CREATE TABLE sales_summary
STORED AS PARQUET
AS
SELECT store_id, SUM(amount) total_sales
FROM sales
GROUP BY store_id;
Create partitioned table:
CREATE TABLE logs (
event_time STRING,
event_type STRING,
message STRING
)
PARTITIONED BY (dt STRING)
ROW FORMAT DELIMITED
FIELDS TERMINATED BY '\t'
STORED AS TEXTFILE;
Static load into partition:
LOAD DATA INPATH '/data/logs/2025-09-11/logs.tsv' INTO TABLE logs PARTITION (dt='2025-09-11');
Dynamic partitioning insert:
SET hive.exec.dynamic.partition = true;
SET hive.exec.dynamic.partition.mode = nonstrict;
INSERT INTO TABLE logs PARTITION (dt)
SELECT event_time, event_type, message, dt
FROM staging_logs;
Create bucketed table:
CREATE TABLE users_bucketed (
id INT,
name STRING,
email STRING
)
CLUSTERED BY (id) INTO 8 BUCKETS
STORED AS ORC;
Enable enforcement and insert:
SET hive.enforce.bucketing = true;
INSERT INTO TABLE users_bucketed SELECT id, name, email FROM users;
Parquet/ORC for analytics:
CREATE TABLE events_parquet (id INT, type STRING, payload STRING) STORED AS PARQUET;
JSON SerDe example:
CREATE EXTERNAL TABLE events_json (id INT, type STRING, payload STRING)
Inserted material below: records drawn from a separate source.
File: src/verilog/alu_params.svh
`ifndef ALU_PARAMS_SVH
`define ALU_PARAMS_SVH
`define ALU_DATA_W 8
`define ALU_ADDR_W 7
`define ALU_BITSEL_W 3
`define ALU_NIBBLE_MSB 3
`define ALU_DEST_ACC 1'b0
`define ALU_DEST_REG 1'b1
`define ALU_ACC_RESET 8'h00
`define ALU_ZERO_BYTE 8'h00
`endif

File: src/verilog/alu_pkg.sv
package alu_pkg;
	typedef enum logic [2:0] {
		op_none = 3'h0,
		add_literal_to_acc = 3'h1,
		add_acc_to_reg = 3'h3,
		and_acc_with_reg = 3'h2,
		and_literal_to_acc = 3'h6,
		reg_bit_clear_op = 3'h7,
		reg_bit_set_op = 3'h5
	} op_e;
	typedef struct packed {
		op_e op;
		logic [7:0] literal;
		logic [6:0] addr;
		logic [2:0] bit_sel;
		logic dest;
	} instr_s;
	typedef struct packed {
		logic carry;
		logic nibble_carry_bit;
		logic zero;
	} flags_s;
endpackage

File: src/verilog/alu_add_and_bit_ops.sv
`timescale 1ns/1ps
`include "alu_params.svh"
// Summary of operation
// RULE_01: Add literal to accumulator; result to accumulator; update carry, nibble carry, zero.
// RULE_02: Add accumulator and addressed register; update carry, nibble carry, zero.
// RULE_03: AND accumulator with addressed register; only zero flag changes.
// RULE_04: AND literal with accumulator into accumulator; only zero flag changes.
// RULE_05: Bit clear forces selected bit of addressed register to zero; flags unchanged.
// RULE_06: Bit set forces selected bit of addressed register to one; flags unchanged.
// RULE_07: Register add/AND: destination 0 writes accumulator, 1 writes register back.
// RULE_08: Bit set/clear rewrite whole byte, keeping all other bits.
module alu_add_and_bit_ops #(
	parameter int DATA_W = `ALU_DATA_W
) (
	input wire logic clk,
	input wire logic rst_n,
	input wire logic instr_valid,
	input wire alu_pkg::instr_s instr,
	input wire logic [DATA_W-1:0] reg_rd_data,
	output logic [`ALU_ADDR_W-1:0] reg_rd_addr,
	output logic reg_wr_en,
	output logic [`ALU_ADDR_W-1:0] reg_wr_addr,
	output logic [DATA_W-1:0] reg_wr_data,
	output logic [DATA_W-1:0] acc,
	output alu_pkg::flags_s flags
);
	// ****************************************
	// Helpers
	// ****************************************
	function automatic logic [DATA_W:0] add_full(input logic [DATA_W-1:0] a, input logic [DATA_W-1:0] b);
		add_full = {1'b0, a} + {1'b0, b};
	endfunction

	function automatic logic nibble_cy(input logic [DATA_W-1:0] a, input logic [DATA_W-1:0] b);
		logic [`ALU_NIBBLE_MSB+1:0] s;
		s = {1'b0, a[`ALU_NIBBLE_MSB:0]} + {1'b0, b[`ALU_NIBBLE_MSB:0]};
		nibble_cy = s[`ALU_NIBBLE_MSB+1];
	endfunction

	// ****************************************
	// Datapath
	// ****************************************
	// Register read is combinational: address follows the instruction in the same cycle
	logic [DATA_W-1:0] acc_reg, acc_next;
	alu_pkg::flags_s flags_reg, flags_next;
	logic wr_en_reg, wr_en_next;
	logic [`ALU_ADDR_W-1:0] wr_addr_reg, wr_addr_next;
	logic [DATA_W-1:0] wr_data_reg, wr_data_next;
	logic [DATA_W:0] sum;
	logic [DATA_W-1:0] operand, result, bit_mask;

	assign reg_rd_addr = instr.addr;

	always_comb begin
		acc_next = acc_reg;
		flags_next = flags_reg;
		wr_en_next = 1'b0;
		wr_addr_next = instr.addr;
		wr_data_next = wr_data_reg;
		operand = (instr.op == alu_pkg::add_literal_to_acc || instr.op == alu_pkg::and_literal_to_acc)
			? instr.literal : reg_rd_data;
		sum = add_full(acc_reg, operand);
		result = operand;
		bit_mask = DATA_W'(1) << instr.bit_sel;
		if (instr_valid) begin
			unique case (instr.op)
				alu_pkg::add_literal_to_acc, alu_pkg::add_acc_to_reg: begin
					result = sum[DATA_W-1:0];
					flags_next.carry = sum[DATA_W]; // RULE_01 RULE_02
					flags_next.nibble_carry_bit = nibble_cy(acc_reg, operand); // RULE_01 RULE_02
					flags_next.zero = (result == `ALU_ZERO_BYTE); // RULE_01 RULE_02
				end
				alu_pkg::and_literal_to_acc, alu_pkg::and_acc_with_reg: begin
					result = acc_reg & operand;
					flags_next.zero = (result == `ALU_ZERO_BYTE); // RULE_03 RULE_04
				end
				alu_pkg::reg_bit_clear_op: begin
					result = reg_rd_data & ~bit_mask; // RULE_05 RULE_08
				end
				alu_pkg::reg_bit_set_op: begin
					result = reg_rd_data | bit_mask; // RULE_06 RULE_08
				end
				alu_pkg::op_none: begin
					result = operand;
				end
				// Unused op code from a faulty decoder acts as no operation
				default: begin
					result = operand;
				end
			endcase
			unique case (instr.op)
				alu_pkg::add_literal_to_acc, alu_pkg::and_literal_to_acc: begin
					acc_next = result; // RULE_01 RULE_04
				end
				alu_pkg::add_acc_to_reg, alu_pkg::and_acc_with_reg: begin
					// Destination bit picks accumulator or register write-back
					if (instr.dest == `ALU_DEST_ACC) begin
						acc_next = result; // RULE_07
					end else begin
						wr_en_next = 1'b1; // RULE_07
						wr_data_next = result;
					end
				end
				alu_pkg::reg_bit_clear_op, alu_pkg::reg_bit_set_op: begin
					wr_en_next = 1'b1; // RULE_08
					wr_data_next = result;
				end
				alu_pkg::op_none: begin
					wr_en_next = 1'b0;
				end
				default: begin
					wr_en_next = 1'b0;
				end
			endcase
		end
	end

	always_ff @(posedge clk or negedge rst_n) begin
		if (!rst_n) begin
			acc_reg <= `ALU_ACC_RESET;
			flags_reg <= '0;
			wr_en_reg <= 1'b0;
			wr_addr_reg <= '0;
			wr_data_reg <= '0;
		end else begin
			acc_reg <= acc_next;
			flags_reg <= flags_next;
			wr_en_reg <= wr_en_next;
			wr_addr_reg <= wr_addr_next;
			wr_data_reg <= wr_data_next;
		end
	end

	assign acc = acc_reg;
	assign flags = flags_reg;
	assign reg_wr_en = wr_en_reg;
	assign reg_wr_addr = wr_addr_reg;
	assign reg_wr_data = wr_data_reg;
endmodule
ROW FORMAT SERDE 'org.openx.data.jsonserde.JsonSerDe'
LOCATION '/data/events/json';
Inspect schema and location:
DESCRIBE FORMATTED table_name;
SHOW CREATE TABLE table_name;
SHOW PARTITIONS table_name;
Repair partitions:
MSCK REPAIR TABLE table_name;
ALTER TABLE table_name RECOVER PARTITIONS;
Add a column:
ALTER TABLE employees ADD COLUMNS (birth_date STRING);
Change location:
ALTER TABLE customers SET LOCATION '/new/path/customers';
Drop behavior:
DROP TABLE employees; (managed) deletes data and metadata.
DROP TABLE customers; (external) deletes metadata only.
Permission issues: use hdfs dfs -chown and hdfs dfs -chmod appropriately.
Parsing errors: verify delimiters and SerDe settings.
Missing partitions: run MSCK REPAIR TABLE.
Small files: use INSERT OVERWRITE or compaction to reduce file count.
Use columnar formats (Parquet/ORC) with compression for analytics.
Partition sensibly (dates, regions) but avoid too many tiny partitions.
Use bucketing where it benefits joins.
Backup Hive Metastore and test schema evolution.